What is sector rotation in stock market?


The economy works in a cycle in which various sectors work like multiple interconnected gears. Changes in one sector have a cascading effect which affects multiple sectors of the economy. Similar to the economy, the stock market is composed of multiple sectors. According to the NSE official website, there are many sector indices which are part of Nifty (which is the most popular index in the Indian stock market). 

These indices represent the key sectors of the Indian economy such as Nifty IT, Nifty FMCG, Nifty Bank etc. A sectoral index such as Nifty bank consists of the biggest banks in India such HDFC bank, SBI, ICICI bank and many more. The performance of the index is decided by the weighted average performance of the individual stocks which are present in the index. This is similar to how the performance of Nifty 50 is calculated which is dependent on the performance of all 50 stocks depending on their weightage in the index. 

These sector indices work in an interconnected manner just like the actual sectors in the economy. E.g. A rising price of crude oil is great for oil & gas companies but can be a nightmare for paint companies. Similarly rising metal prices is good news for the metal companies but a big problem for the auto industry. Even small changes can cause cascading effects in the economy which gets reflected in the stock market. 


What is sector rotation?

Sector rotation is the transfer of capital from one sector to another. This transfer of capital occurs as per the changing economic conditions which can be favourable for one sector while turning out to be unfavourable for another sector. Active investors look for these opportunities to shift their capital to the sectors which are best suited for the current economic condition. 

In terms of the stock market, sector rotation could mean a transfer of capital from Banks to Pharma or a transfer of capital from IT to Realty.
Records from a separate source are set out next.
**config.mk**
```make
export PLATFORM = sky130hd
export DESIGN_NAME = gauge_bus_slave
export DESIGN_NICKNAME = d
export VERILOG_FILES = /design/src/rtl/gauge_bus_pkg.sv /design/src/rtl/bus_line_sampler.sv /design/src/rtl/bus_link_fsm.sv /design/src/rtl/gauge_reg_bank.sv /design/src/rtl/gauge_bus_slave.sv
export SDC_FILE = /design/constraint.sdc
export NUM_CORES = 1
export LEC_CHECK = 0
export ABC_AREA = 1
export BUFFER_PORTS_ARGS = -buffer_cell sky130_fd_sc_hd__buf_2
export CORE_MARGIN = 1
export CORE_UTILIZATION = 45
export DETAILED_ROUTE_END_ITERATION = 8
export GPL_TIMING_DRIVEN = 1
export HOLD_SLACK_MARGIN = 0.12
export PLACE_DENSITY = 0.65
export SYNTH_ARGS = -nofsm -noshare
export SYNTH_HDL_FRONTEND = slang
export SYNTH_HIERARCHICAL = 1
export SYNTH_SLANG_ARGS = --single-unit
```
**constraint.sdc**
```tcl
create_clock -name clk -period 6.33 [get_ports clk]
set_input_delay 0 -clock clk [delete_from_list [all_inputs] [get_ports clk]]
set_output_delay 0 -clock clk [all_outputs]
set_load 0.02 [all_outputs]
```
**src/rtl/gauge_bus_pkg.sv**
```systemverilog
package gauge_bus_pkg;
  localparam int unsigned MAP_DEPTH = 8;
  localparam int unsigned PTR_W     = $clog2(MAP_DEPTH);
  localparam int unsigned BYTE_W    = 8;

  localparam logic [PTR_W-1:0] OFS_STATUS = 3'd0;
  localparam logic [PTR_W-1:0] OFS_CTRL   = 3'd1;
  localparam logic [PTR_W-1:0] OFS_CHG_HI = 3'd2;
  localparam logic [PTR_W-1:0] OFS_CHG_LO = 3'd3;
  localparam logic [PTR_W-1:0] OFS_THH_HI = 3'd4;
  localparam logic [PTR_W-1:0] OFS_THH_LO = 3'd5;
  localparam logic [PTR_W-1:0] OFS_THL_HI = 3'd6;
  localparam logic [PTR_W-1:0] OFS_THL_LO = 3'd7;

  typedef enum logic [2:0] {
    LK_IDLE,
    LK_RX,
    LK_RX_ACK,
    LK_TX,
    LK_TX_ACK
  } link_state_e;

  typedef enum logic [1:0] {
    BT_ADDR,
    BT_CMD,
    BT_DATA
  } byte_kind_e;
endpackage

```
**src/rtl/bus_line_sampler.sv**
```systemverilog
module bus_line_sampler #(
  parameter int unsigned STAGES = 2
) (
  input  logic clk,
  input  logic rst_n,
  input  logic scl_raw,
  input  logic sda_raw,
  output logic scl_q,
  output logic sda_q,
  output logic scl_rise,
  output logic scl_fall,
  output logic start_det,
  output logic stop_det
);
  logic [STAGES-1:0] scl_sr;
  logic [STAGES-1:0] sda_sr;
  logic              scl_d;
  logic              sda_d;

  generate
    if (STAGES == 1) begin : g_one
      always_ff @(posedge clk or negedge rst_n) begin
        if (!rst_n) begin
          scl_sr <= '1;
          sda_sr <= '1;
        end else begin
          scl_sr <= scl_raw;
          sda_sr <= sda_raw;
        end
      end
    end else begin : g_chain
      always_ff @(posedge clk or negedge rst_n) begin
        if (!rst_n) begin
          scl_sr <= '1;
          sda_sr <= '1;
        end else begin
          scl_sr <= {scl_sr[STAGES-2:0], scl_raw};
          sda_sr <= {sda_sr[STAGES-2:0], sda_raw};
        end
      end
    end
  endgenerate

  always_ff @(posedge clk or negedge rst_n) begin
    if (!rst_n) begin
      scl_d <= 1'b1;
      sda_d <= 1'b1;
    end else begin
      scl_d <= scl_q;
      sda_d <= sda_q;
    end
  end

  assign scl_q     = scl_sr[STAGES-1];
  assign sda_q     = sda_sr[STAGES-1];
  assign scl_rise  = scl_q & ~scl_d;
  assign scl_fall  = ~scl_q & scl_d;
  // data edges while the clock stays high mark frame boundaries
  assign start_det = scl_q & scl_d & sda_d & ~sda_q;
  assign stop_det  = scl_q & scl_d & ~sda_d & sda_q;
endmodule

```
**src/rtl/bus_link_fsm.sv**
```systemverilog
module bus_link_fsm
  import gauge_bus_pkg::*;
#(
  parameter logic [6:0] DEV_ADDR = 7'h64,
  parameter logic [6:0] ARA_ADDR = 7'h0C
) (
  input  logic              clk,
  input  logic              rst_n,
  input  logic              scl_q,
  input  logic              sda_q,
  input  logic              scl_rise,
  input  logic              scl_fall,
  input  logic              start_det,
  input  logic              stop_det,
  input  logic              alert_i,
  input  logic [BYTE_W-1:0] rd_data,
  output logic              sda_oe,
  output logic              wr_stb,
  output logic [PTR_W-1:0]  wr_addr,
  output logic [BYTE_W-1:0] wr_data,
  output logic              rd_req,
  output logic [PTR_W-1:0]  rd_addr,
  output logic              ara_done
);
  localparam logic [BYTE_W-1:0] ARA_REPLY = {DEV_ADDR, 1'b1};
  localparam logic [BYTE_W-1:0] ARA_MATCH = {ARA_ADDR, 1'b1};

  link_state_e       st;
  byte_kind_e        kind;
  logic [2:0]        bitcnt;
  logic [BYTE_W-1:0] rx_sh;
  logic [BYTE_W-1:0] tx_sh;
  logic [PTR_W-1:0]  ptr;
  logic              byte_done;
  logic              go_tx;
  logic              ara_mode;
  logic              m_ack;
  logic              tx_load;
  logic              frame_edge;

  assign frame_edge = start_det | stop_det;
  assign tx_load = scl_fall && !frame_edge &&
                   ((st == LK_RX_ACK && go_tx) ||
                    (st == LK_TX_ACK && m_ack && !ara_mode));
  assign rd_req  = tx_load && !ara_mode;
  assign rd_addr = (st == LK_TX_ACK) ? ptr + 1'b1 : ptr;

  always_ff @(posedge clk or negedge rst_n) begin
    if (!rst_n) begin
      st        <= LK_IDLE;
      kind      <= BT_ADDR;
      bitcnt    <= '0;
      rx_sh     <= '0;
      tx_sh     <= '0;
      ptr       <= '0;
      byte_done <= 1'b0;
      go_tx     <= 1'b0;
      ara_mode  <= 1'b0;
      m_ack     <= 1'b0;
      sda_oe    <= 1'b0;
      wr_stb    <= 1'b0;
      wr_addr   <= '0;
      wr_data   <= '0;
      ara_done  <= 1'b0;
    end else begin
      wr_stb   <= 1'b0;
      ara_done <= 1'b0;
      if (start_det) begin
        st        <= LK_RX;
        kind      <= BT_ADDR;
        bitcnt    <= '0;
        byte_done <= 1'b0;
        sda_oe    <= 1'b0;
        ara_mode  <= 1'b0;
      end else if (stop_det) begin
        st        <= LK_IDLE;
        sda_oe    <= 1'b0;
        ara_mode  <= 1'b0;
        byte_done <= 1'b0;
      end else begin
        unique case (st)
          LK_RX: begin
            if (scl_rise) begin
              rx_sh     <= {rx_sh[BYTE_W-2:0], sda_q};
              bitcnt    <= bitcnt + 1'b1;
              byte_done <= (bitcnt == 3'd7);
            end else if (scl_fall && byte_done) begin
              byte_done <= 1'b0;
              unique case (kind)
                BT_ADDR: begin
                  if (rx_sh[7:1] == DEV_ADDR) begin
                    sda_oe <= 1'b1;
                    st     <= LK_RX_ACK;
                    go_tx  <= rx_sh[0];
                    kind   <= BT_CMD;
                  end else if (rx_sh == ARA_MATCH && alert_i) begin
                    sda_oe   <= 1'b1;
                    st       <= LK_RX_ACK;
                    go_tx    <= 1'b1;
                    ara_mode <= 1'b1;
                  end else begin
                    st <= LK_IDLE;
                  end
                end
                BT_CMD: begin
                  sda_oe <= 1'b1;
                  st     <= LK_RX_ACK;
                  go_tx  <= 1'b0;
                  ptr    <= rx_sh[PTR_W-1:0];
                  kind   <= BT_DATA;
                end
                default: begin
                  sda_oe  <= 1'b1;
                  st      <= LK_RX_ACK;
                  go_tx   <= 1'b0;
                  wr_stb  <= (ptr != OFS_STATUS);
                  wr_addr <= ptr;
                  wr_data <= rx_sh;
                  ptr     <= ptr + 1'b1;
                end
              endcase
            end
          end
          LK_RX_ACK: begin
            if (scl_fall) begin
              bitcnt <= '0;
              if (go_tx) begin
                tx_sh  <= ara_mode ? ARA_REPLY : rd_data;
                sda_oe <= ara_mode ? ~ARA_REPLY[7] : ~rd_data[7];
                st     <= LK_TX;
              end else begin
                sda_oe <= 1'b0;
                st     <= LK_RX;
              end
            end
          end
          LK_TX: begin
            if (scl_fall) begin
              if (bitcnt == 3'd7) begin
                sda_oe <= 1'b0;
                st     <= LK_TX_ACK;
              end else begin
                tx_sh  <= {tx_sh[BYTE_W-2:0], 1'b0};
                sda_oe <= ~tx_sh[BYTE_W-2];
                bitcnt <= bitcnt + 1'b1;
              end
            end
          end
          LK_TX_ACK: begin
            if (scl_rise) begin
              m_ack <= ~sda_q;
            end else if (scl_fall) begin
              if (ara_mode) begin
                ara_done <= 1'b1;
                ara_mode <= 1'b0;
                st       <= LK_IDLE;
              end else if (m_ack) begin
                ptr    <= ptr + 1'b1;
                tx_sh  <= rd_data;
                sda_oe <= ~rd_data[7];
                bitcnt <= '0;
                st     <= LK_TX;
              end else begin
                st <= LK_IDLE;
              end
            end
          end
          default: ;
        endcase
      end
    end
  end

  AST_SDA_MOVES_SCL_LOW: assert property (@(posedge clk) disable iff (!rst_n) (scl_q && $past(scl_q) && !$past(start_det) && !$past(stop_det)) |-> $stable(sda_oe));
  AST_ARA_GATED_BY_ALERT: assert property (@(posedge clk) disable iff (!rst_n) $rose(ara_mode) |-> $past(alert_i));
  AST_IDLE_RELEASED: assert property (@(posedge clk) disable iff (!rst_n) (st == LK_IDLE) |-> !sda_oe);
  AST_ONE_STROBE_KIND: assert property (@(posedge clk) disable iff (!rst_n) !(wr_stb && rd_req));
endmodule

```
**src/rtl/gauge_reg_bank.sv**
```systemverilog
module gauge_reg_bank
  import gauge_bus_pkg::*;
#(
  parameter logic [7:0]  CTRL_RST = 8'h3C,
  parameter logic [15:0] CHG_RST  = 16'h7FFF,
  parameter logic [15:0] THH_RST  = 16'hFFFF,
  parameter logic [15:0] THL_RST  = 16'h0000
) (
  input  logic              clk,
  input  logic              rst_n,
  input  logic              wr_stb,
  input  logic [PTR_W-1:0]  wr_addr,
  input  logic [BYTE_W-1:0] wr_data,
  input  logic              rd_req,
  input  logic [PTR_W-1:0]  rd_addr,
  input  logic [BYTE_W-1:0] status_i,
  input  logic              chg_ld,
  input  logic [15:0]       chg_val,
  output logic [BYTE_W-1:0] rd_data,
  output logic [7:0]        ctrl_q,
  output logic [15:0]       charge_q,
  output logic [15:0]       thr_hi_q,
  output logic [15:0]       thr_lo_q
);
  logic [BYTE_W-1:0] bank [MAP_DEPTH];
  logic [BYTE_W-1:0] lo_snap;
  logic              snap_vld;

  function automatic logic [BYTE_W-1:0] reset_byte(input int unsigned idx);
    unique case (idx)
      1:       return CTRL_RST;
      2:       return CHG_RST[15:8];
      3:       return CHG_RST[7:0];
      4:       return THH_RST[15:8];
      5:       return THH_RST[7:0];
      6:       return THL_RST[15:8];
      7:       return THL_RST[7:0];
      default: return '0;
    endcase
  endfunction

  always_ff @(posedge clk or negedge rst_n) begin
    if (!rst_n) begin
      for (int i = 0; i < MAP_DEPTH; i++) bank[i] <= reset_byte(i);
    end else begin
      if (chg_ld) begin
        bank[OFS_CHG_HI] <= chg_val[15:8];
        bank[OFS_CHG_LO] <= chg_val[7:0];
      end
      if (wr_stb && wr_addr != OFS_STATUS) bank[wr_addr] <= wr_data;
    end
  end

  always_ff @(posedge clk or negedge rst_n) begin
    if (!rst_n) begin
      lo_snap  <= '0;
      snap_vld <= 1'b0;
    end else begin
      if (rd_req && rd_addr == OFS_CHG_HI) begin
        lo_snap  <= bank[OFS_CHG_LO];
        snap_vld <= 1'b1;
      end else if ((rd_req && rd_addr == OFS_CHG_LO) ||
                   (wr_stb && (wr_addr == OFS_CHG_HI || wr_addr == OFS_CHG_LO))) begin
        snap_vld <= 1'b0;
      end
    end
  end

  always_comb begin
    if (rd_addr == OFS_STATUS)                  rd_data = status_i;
    else if (rd_addr == OFS_CHG_LO && snap_vld) rd_data = lo_snap;
    else                                        rd_data = bank[rd_addr];
  end

  assign ctrl_q   = bank[OFS_CTRL];
  assign charge_q = {bank[OFS_CHG_HI], bank[OFS_CHG_LO]};
  assign thr_hi_q = {bank[OFS_THH_HI], bank[OFS_THH_LO]};
  assign thr_lo_q = {bank[OFS_THL_HI], bank[OFS_THL_LO]};

  AST_STATUS_NOT_WRITTEN: assert property (@(posedge clk) disable iff (!rst_n) wr_stb |-> wr_addr != OFS_STATUS);
  AST_WR_STROBE_SINGLE: assert property (@(posedge clk) disable iff (!rst_n) wr_stb |=> !wr_stb);
  AST_CTRL_HOLDS: assert property (@(posedge clk) disable iff (!rst_n) (!$past(wr_stb) || $past(wr_addr) != OFS_CTRL) |-> $stable(ctrl_q));
endmodule

```
**src/rtl/gauge_bus_slave.sv**
```systemverilog
module gauge_bus_slave
  import gauge_bus_pkg::*;
#(
  parameter logic [6:0]  DEV_ADDR    = 7'h64,
  parameter logic [6:0]  ARA_ADDR    = 7'h0C,
  parameter int unsigned SYNC_STAGES = 2,
  parameter logic [7:0]  CTRL_RST    = 8'h3C,
  parameter logic [15:0] CHG_RST     = 16'h7FFF,
  parameter logic [15:0] THH_RST     = 16'hFFFF,
  parameter logic [15:0] THL_RST     = 16'h0000
) (
  input  logic        clk,
  input  logic        rst_n,
  input  logic        scl_i,
  input  logic        sda_i,
  output logic        sda_oe_o,
  input  logic        alert_i,
  output logic        ara_done_o,
  input  logic [7:0]  status_i,
  input  logic        chg_ld_i,
  input  logic [15:0] chg_val_i,
  output logic        wr_stb_o,
  output logic [2:0]  wr_addr_o,
  output logic [7:0]  wr_data_o,
  output logic        rd_stb_o,
  output logic [2:0]  rd_addr_o,
  output logic [7:0]  ctrl_o,
  output logic [15:0] charge_o,
  output logic [15:0] thr_hi_o,
  output logic [15:0] thr_lo_o
);
  logic scl_q, sda_q, scl_rise, scl_fall, start_det, stop_det;
  logic [BYTE_W-1:0] rd_data;

  bus_line_sampler #(.STAGES(SYNC_STAGES)) u_sampler (
    .clk(clk), .rst_n(rst_n), .scl_raw(scl_i), .sda_raw(sda_i),
    .scl_q(scl_q), .sda_q(sda_q), .scl_rise(scl_rise), .scl_fall(scl_fall),
    .start_det(start_det), .stop_det(stop_det)
  );

  bus_link_fsm #(.DEV_ADDR(DEV_ADDR), .ARA_ADDR(ARA_ADDR)) u_link (
    .clk(clk), .rst_n(rst_n), .scl_q(scl_q), .sda_q(sda_q),
    .scl_rise(scl_rise), .scl_fall(scl_fall),
    .start_det(start_det), .stop_det(stop_det), .alert_i(alert_i),
    .rd_data(rd_data), .sda_oe(sda_oe_o), .wr_stb(wr_stb_o),
    .wr_addr(wr_addr_o), .wr_data(wr_data_o), .rd_req(rd_stb_o),
    .rd_addr(rd_addr_o), .ara_done(ara_done_o)
  );

  gauge_reg_bank #(
    .CTRL_RST(CTRL_RST), .CHG_RST(CHG_RST), .THH_RST(THH_RST), .THL_RST(THL_RST)
  ) u_bank (
    .clk(clk), .rst_n(rst_n), .wr_stb(wr_stb_o), .wr_addr(wr_addr_o),
    .wr_data(wr_data_o), .rd_req(rd_stb_o), .rd_addr(rd_addr_o),
    .status_i(status_i), .chg_ld(chg_ld_i), .chg_val(chg_val_i),
    .rd_data(rd_data), .ctrl_q(ctrl_o), .charge_q(charge_o),
    .thr_hi_q(thr_hi_o), .thr_lo_q(thr_lo_o)
  );
endmodule

```
==> results of run 1 <==
==> report_power, final <==
group | total [mW] | switching (mW) | leakage [nW] | internal, mW
combinational | 0.906 | 0.607 | 2.27 | 0.299
clock | 1.04 | 0.372 | 0.299 | 0.669
sequential | 0.941 | 0.0684 | 1.54 | 0.872
total | 2.89 | 1.05 | 4.11 | 1.84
These sector rotations occur in the stock market frequently depending on the economic conditions. 


Why is a rotation required? Can’t all sectors move together?

Some of you might be wondering, why is a rotation required at all. If the economic conditions are good for growth, can’t all sectors move higher together? The answer is NO! There is a finite amount of capital in the world. If you are completely invested in the stock market & suppose you find a good opportunity to enter IT stocks, you will have to sell other stocks to buy the IT stocks. Nobody (retail investors, FIIs, DIIs or mutual funds) has infinite money at their disposal. For a sector to go up, another sector has to come down! 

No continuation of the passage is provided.